Ein winziger Pilz als Ernährungsgrundlage der Zukunft?

Der Fusarium-Stamm flavolapis ist weder eine Pflanze noch ein Tier; er ist ein Mitglied des Pilzreichs. Der Einzeller, ein winziger Pilz ähnlich wie Hefe, für Menschen nur unter dem Mikroskop zu erkennen. Nicht nur, dass der Winzling in kochendem Wasser überleben kann. Er enthält auch Eiweiße, von denen sich Menschen ernähren können. Die Firma Nature’s Fynd in Chicago will die YellowstoneMikrobe in eine Proteinquelle verwandeln.
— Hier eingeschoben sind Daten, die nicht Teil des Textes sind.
`config.mk`:
```
export PLATFORM = sky130hd
export DESIGN_NAME = instr_fetch_unit
export DESIGN_NICKNAME = d
export VERILOG_FILES = /design/src/rtl/instr_fetch_unit.sv
export SDC_FILE = /design/constraint.sdc
export NUM_CORES = 1
export LEC_CHECK = 0
export BUFFER_PORTS_ARGS = -buffer_cell sky130_fd_sc_hd__buf_2
export CAP_MARGIN = 20
export CORE_ASPECT_RATIO = 1.1
export CORE_MARGIN = 2
export CORE_UTILIZATION = 56
export CTS_CLUSTER_DIAMETER = 30
export DETAILED_ROUTE_END_ITERATION = 6
export PLACE_DENSITY = 0.87
export REMOVE_ABC_BUFFERS = 1
export SLEW_MARGIN = 20
export SYNTH_ARGS = -nofsm -noshare
export SYNTH_HDL_FRONTEND = slang
export SYNTH_SLANG_ARGS = --single-unit
```
`constraint.sdc`:
```
create_clock -name clk -period 5.5 [get_ports clk]
set_input_delay 1.1 -clock clk [delete_from_list [all_inputs] [get_ports clk]]
set_output_delay 1.1 -clock clk [all_outputs]
set_load 0.02 [all_outputs]
```
`src/rtl/instr_fetch_unit.sv`:
```
// instr_fetch_unit: MIPS instruction fetch stage.
// Holds the PC, fetches words over a req/ack memory port into a one-entry
// instruction register, and hands the IR to decode over valid/ready.
// Accepts PC redirects from execute. An outstanding fetch whose path has
// been squashed is drained in FLUSH and its data is dropped.
// Optional feature macro: IF_PERF_CNT_EN adds perf_fetched / perf_stall.
`timescale 1ns/1ps
module instr_fetch_unit #(
    parameter logic [31:0] RESET_PC = 32'h0000_0000
) (
    input  logic        clk,
    input  logic        rst_n,
    output logic        imem_req,
    output logic [31:0] imem_addr,
    input  logic        imem_ack,
    input  logic [31:0] imem_rdata,
    input  logic        redirect_valid,
    input  logic [31:0] redirect_pc,
    output logic        ins_valid,
    input  logic        ins_ready,
    output logic [31:0] ins,
    output logic [5:0]  opcode,
    output logic [5:0]  funct,
    output logic [31:0] ins_pc,
    output logic [31:0] ins_pc_plus4
`ifdef IF_PERF_CNT_EN
    ,
    output logic [31:0] perf_fetched,
    output logic [31:0] perf_stall
`endif
);

    typedef enum logic [1:0] {
        S_IDLE  = 2'd0,
        S_FETCH = 2'd1,
        S_WAIT  = 2'd2,
        S_FLUSH = 2'd3
    } state_t;

    state_t      state;
    logic [31:0] pc;          // next fetch address
    logic [31:0] flush_addr;  // address of the squashed request being drained

    logic        ir_space;
    logic        capture;
    logic        xfer;
    logic [31:0] redir_aligned;
    logic [31:0] pc_plus4;

    // The IR can take a word if empty or being drained by decode this cycle.
    assign ir_space      = !ins_valid || ins_ready;
    assign xfer          = ins_valid && ins_ready;
    assign redir_aligned = redirect_pc & ~32'd3;
    assign pc_plus4      = pc + 32'd4;

    // Request/address decode. FETCH only asks when the IR has room and no
    // redirect is pending; WAIT/FLUSH hold the request stable until ack.
    always_comb begin
        imem_req  = 1'b0;
        imem_addr = pc;
        case (state)
            S_FETCH: imem_req = ir_space && !redirect_valid;
            S_WAIT:  imem_req = 1'b1;
            S_FLUSH: begin
                imem_req  = 1'b1;
                imem_addr = flush_addr;
            end
            default: imem_req = 1'b0;
        endcase
    end

    // A returned word is kept only if its request belongs to the live path.
    // A redirect in WAIT kills the same-cycle ack; FLUSH acks are always dropped.
    assign capture = imem_ack &&
                     (((state == S_FETCH) && imem_req) ||
                      ((state == S_WAIT) && !redirect_valid));

    // Fetch FSM: state, PC and the shadow address for a flushed request.
    always_ff @(posedge clk) begin
        if (!rst_n) begin
            state      <= S_IDLE;
            pc         <= RESET_PC;
            flush_addr <= RESET_PC;
        end else begin
            case (state)
                S_IDLE: begin
                    state <= S_FETCH;
                    if (redirect_valid)
                        pc <= redir_aligned;
                end
                S_FETCH: begin
                    if (redirect_valid)
                        pc <= redir_aligned;
                    else if (capture)
                        pc <= pc_plus4;
                    else if (imem_req)
                        state <= S_WAIT;
                end
                S_WAIT: begin
                    if (redirect_valid) begin
                        pc <= redir_aligned;
                        if (imem_ack) begin
                            state <= S_FETCH;
                        end else begin
                            // memory still owns the old address; keep driving it
                            flush_addr <= pc;
                            state      <= S_FLUSH;
                        end
                    end else if (imem_ack) begin
                        pc    <= pc_plus4;
                        state <= S_FETCH;
                    end
                end
                S_FLUSH: begin
                    if (redirect_valid)
                        pc <= redir_aligned;
                    if (imem_ack)
                        state <= S_FETCH;
                end
                default: state <= S_IDLE;
            endcase
        end
    end

    // Instruction register and its valid flag. A redirect empties the IR;
    // a transfer in the same cycle has already been taken by decode.
    always_ff @(posedge clk) begin
        if (!rst_n) begin
            ins       <= '0;
            ins_valid <= 1'b0;
            ins_pc    <= RESET_PC;
        end else begin
            if (redirect_valid)
                ins_valid <= 1'b0;
            else if (capture)
                ins_valid <= 1'b1;
            else if (xfer)
                ins_valid <= 1'b0;

            if (capture) begin
                ins    <= imem_rdata;
                ins_pc <= pc;
            end
        end
    end

    assign opcode       = ins[31:26];
    assign funct        = ins[5:0];
    assign ins_pc_plus4 = ins_pc + 32'd4;

`ifdef IF_PERF_CNT_EN
    // Performance counters: IR captures and decode backpressure cycles.
    always_ff @(posedge clk) begin
        if (!rst_n) begin
            perf_fetched <= '0;
            perf_stall   <= '0;
        end else begin
            if (capture)
                perf_fetched <= perf_fetched + 32'd1;
            if (ins_valid && !ins_ready)
                perf_stall <= perf_stall + 32'd1;
        end
    end
`endif

endmodule

```
Word-level counts from Yosys, hierarchy flattened
Index checks and enable logic that the tools add are counted.

storage, ports and cells
  output and inout bits = 142
  register bits after elaboration = 131

operators by class
  bitwise operators = 2
  equality and inequality tests = 9
  muxes and demuxes = 17
  reduce and logical (&&, ||, !) cells = 17
  add/subtract/negate cells = 2

operators with widths
  operator                 number
  $mux W32                 6
  $pmux W32 S3             1
  $add A32 B3 Y32 const B  2
  $mux W2                  6
  $reduce_and A3 Y1        3
  $pmux W2 S4              1
  $ne A2 B2 Y1 const B     3
  $ne A3 B3 Y1 const B     2
  $reduce_or A2 Y1         3
  $logic_and A1 B1 Y1      5
  $eq A2 B2 Y1 const B     2
  $eq A2 B1 Y1 const B     1
  $logic_not A1 Y1         2
  $logic_not A2 Y1         1
  $logic_or A1 B1 Y1       2
  $mux W1                  2
  $ne A2 B1 Y1 const B     1
  $not A1 Y1               2
  $pmux W1 S2              1
  $reduce_bool A2 Y1       1

Depth between registers and ports, before layout
  depth after elaboration = 10
  depth in mapped cells = 9

Worst setup path before layout
Ideal clock, no wire load.

  path type = register to output
  from = register ins_pc[12]
  to = output port ins_pc_plus4[31]
  arrival time = 1973 ps
  stages on the path, launching flop included = 6
  data required time = 4400 ps
  slack = 2427 ps
  cell sequence = dfxtp_1 nand4_1 nor4_2 nand2_1 nor3_1 xor2_1

on the way
  longest elaborated chain between the ends = 1

RTL lines
  item                    line  text
  start, declared         24    output logic [31:0] ins_pc,
  start signal, assigned  142   ins_pc <= pc;
  $add A32 B3 Y32         149   assign ins_pc_plus4 = ins_pc + 32'd4;
  end, declared           25    output logic [31:0] ins_pc_plus4

Every way passes these cells.

Worst setup path after layout
  from = register ins_pc[8]
  to = output port ins_pc_plus4[31]

Same word-level chain as after synthesis.

==> results.md <==
- Avg Synthesized Cell Area: 8.04 µm²
- RSZ-0062 raised after global routing: false
- Top FF cell, synth: dfxtp_1
- Asr flop ratio synth: 0
- Antenna Nets Post-Route: 0
- #FFs+latches synth: between 100 and 150
- Post-route insts no fill: 1150
- TritonCTS clock tree: done
- Dpl cell area: around 7500 µm²
- Root Buffer: clkbuf_16
- Cells after DPL: approximately 1100
- Fin. max-slew vios: 0
- Crit Path Category: flip-flop to primary output
- Synthesized area: approximately 6700 µm²
- Ports: between 200 and 250
- Crit-path slowest cell: nor4_2
- CTS hold repair buffers: 0
- Required time worst endpoint: 4400 ps
- Grt ovf: 0
- Crit path max fanout: 7
- Maxcap violations: 0
- Post-synth EDFFs: 0
- Die Height: between 100 and 150 µm
- PwrDens: about 410 nW/µm²
- Outcome: finished, final reports clean
- PortBufs: about 200
- Site Rows: 41
- Critical Path Source Type: flip-flop
- Max clock buf depth: 2
- Setup TNS: 0 ps
- Layout area overhead: 23.2%
- Number of fill cells: just over 900
- RD Place Congestion: ~0.94
- Die width: around 110 µm
- Post-cts gate resize count: 0
- Commonest non-fill, non-tap cell in the layout: nand2_1
- Critical Path, Cell by Cell: nand4_1, nor4_2, nand2_1, nor3_1, xor2_1, buf_2
- Final period util: 0.711
- Most frequent cells in the layout: 225 x nand2_1, 201 x buf_2, 125 x dfxtp_1, 63 x mux2i_1, 52 x a21oi_1
- CP max stage delay: ~730 ps
- Sequential element share of the synthesized area: 0.374
- Post-CTS Setup Inserts: 0
- Static leakage: 3.44 nW
- WL final: between 15 and 20 mm
- Skew final: around 7.0 ps
- Hold/Removal Path Class: flip-flop to flip-flop
- Endpoints failing hold: 0
- Core Region: 11500 µm²
- Initial antenna violation count: 0
- Yosys cell types: 60
- Design Area, Final: ~8200 µm²
- Via count: ~6600
- Layout cell share with drive strength beyond 1: 0.286
- Tmin final: 3910 ps
- Relative slew margins: 0.332
- Final HPWL DP: approximately 13 mm
- Syn Inst Count: between 800 and 900
- Tightest Pin Transition: ~1000 ps
- Clock tree sinks: ~130
- Antenna Cells: 0
- CTS buffer count: 17
- Pre-antenna DRT Iters: 5
- CP endpoint kind: primary output
- Vias in the first global route: between 5000 and 6000
- Via/cell ratio: around 5.7
- Die area: 12800 µm²
- Reg clk slew, reported paths: 60 ps
- Worst-skew pair later-pin latency: roughly 410 ps
- Core Util, Final: 0.713
- Pin count of the biggest net entering global routing: between 100 and 150
- H-tree depth: 4
- Final net count: around 1100
- Drt initial violations: 566
- Gr usage total: 0.288
- DRC: 0
- Synthesis Warnings: 0
- Peak supply drop: roughly 0.24 mV
- CP Data Arrival Time: about 2800 ps
- Starting density of the core: 0.579
- Global-route wire length before repair: around 29 mm
- DR WL/cell: between 15 and 20 µm
- Final setup fails: 0
- Highest clock rate: ~260 MHz
## cells in the mapped netlist (4+ instances only)
| cell | count | area, µm² |
|---|---|---|
| nor3_1 | 17 | 85.1 |
| buf_4 | 20 | 150 |
| o31ai_1 | 4 | 30.0 |
| clkbuf_1 | 42 | 158 |
| and4_1 | 4 | 35.0 |
| buf_2 | 11 | 55.1 |
| nor4_1 | 7 | 43.8 |
| o21ai_0 | 25 | 125 |
| nor2_1 | 29 | 109 |
| inv_1 | 15 | 56.3 |
| xnor2_1 | 27 | 236 |
| xor2_1 | 11 | 96.3 |
| dfxtp_1 | 125 | 2500 |
| ha_1 | 7 | 87.6 |
| buf_6 | 6 | 67.6 |
| nand4_1 | 21 | 131 |
| mux2i_1 | 63 | 631 |
| and3_1 | 6 | 37.5 |
| mux2_2 | 28 | 315 |
| nand3_1 | 27 | 135 |
| nand2_1 | 225 | 845 |
| o21a_1 | 6 | 45.0 |
| a21oi_1 | 52 | 260 |
## worst paths after layout
kind                                                  start                          end  slack [ps]  cells past startpoint
worst min-delay path            flush_addr[13]$_SDFFE_PN0P_  flush_addr[13]$_SDFFE_PN0P_         450                      2
worst max-delay path                 ins_pc[8]$_SDFFE_PN0P_             ins_pc_plus4[31]        1590                      6
worst max register to register        state[0]$_SDFFE_PN0P_          pc[22]$_SDFFE_PN0P_        2320                      8
worst min register to register  flush_addr[13]$_SDFFE_PN0P_  flush_addr[13]$_SDFFE_PN0P_         450                      2
## sequential cells by signal (all words and copies together) (netlist names)
register	cells
ins_pc	30
flush_addr	30
ins	32
ins_valid	1
pc	30
state	2
## power by group
group / internal [mW] / switching (mW) / total (mW) / leakage (nW)
combinational: 0.348 / 0.610 / 0.958 / 2.10
sequential: 1.00 / 0.134 / 1.13 / 1.02
clock: 0.877 / 0.420 / 1.30 / 0.330
## routing by layer
| layer | vias to the layer above | GRT usage | share of wire |
|---|---|---|---|
| li1 | 3145 | - | - |
| met3 | 41 | 0.0712 | 0.097 |
| met5 | - | 0 | 0 |
| met2 | 359 | 0.475 | 0.47 |
| met4 | 0 | 0.110 | 0.026 |
| met1 | 3020 | 0.360 | 0.40 |
## logic make-up after synthesis
group | count (synthesis) | share of synthesized area
AOI/OAI and AO/OA | 118 | 0.109
adders and majority gates | 7 | 0.0131
xor gates and xnor gates | 38 | 0.0498
DFF | 125 | 0.374
other | 1 | 0.000561
and+or+nand+nor | 357 | 0.238
muxes | 91 | 0.141
buffers and inverters | 95 | 0.0736
## metrics by stage
step / hold slack, ps / power, mW / setup slack (ps)
floorplan: 433 / 1.77 / -627
global placement: 438 / 2.07 / 2060
detailed placement: 444 / 2.09 / 2060
CTS: 454 / 3.38 / 1620
global route: 476 / 3.53 / 1350
finish: 454 / 3.39 / 1590
## worst max-delay path: cells and delay by family (launching register included)
kind	cells	cell delay, ps
simple gates	4	1620
buf+inv	1	170
xor+xnor	1	160
flops	1	450
## cell type report
class | instances | area (µm²) | area share
multi-input combinational | 617 | 3720 | 0.452
sequential | 125 | 2500 | 0.304
timing repair buffer | 211 | 1080 | 0.131
clock buffer | 19 | 453 | 0.0550
clock inverter | 13 | 235 | 0.0286
tap | 150 | 188 | 0.0228
inverter | 15 | 56.3 | 0.00684
(Power assumes the default switching activity.)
Ist die Pilz-Proteinmasse erst einmal getrocknet, verarbeiten die Lebensmittelingenieure sie weiter. „Unser Protein kann in alternatives Fleisch verwandelt werden, etwa Burger-Patties oder Hühnchen“, sagt Karuna Rawal, Marketingchefin bei Nature’s Fynd. Auch Yogurt und Käse lasse sich herstellen. Die nötigen Verfahrensschritte, um etwa die Form und Textur der Lebensmittel herzustellen, sind in der Lebensmittelproduktion schon lange bekannt. Für den passenden Geschmack sorgen die Proteine selbst und weitere Zutaten, die sich auch biotechnologisch erzeugen lassen. Anders als bei Solar Foods brauchen die Einzeller von Nature’s Fynd Stärke oder Zucker, um heranzuwachsen. So glauben die Gründer, dass sie, um die gleiche Menge Kalorien zu erzeugen wie heutige Rinderfarmen, 99 Prozent weniger Land benötigen, 99 Prozent weniger Treibhausgase verursachen – und 87 Prozent weniger Wasser benötigen. Die Ernährung von 8 Milliarden Menschen stellt eine Belastung für unseren Planeten dar, mit der er einfach nicht mithalten kann. Heute werden über 50% des eisfreien Landes auf der Erde und 50% des Wassers in den USA für die Viehhaltung genutzt. Bis 2040 wird die weltweite Nachfrage nach Milchprodukten voraussichtlich um 50% und nach Fleisch um 60% steigen. Dies ist nicht nachhaltig.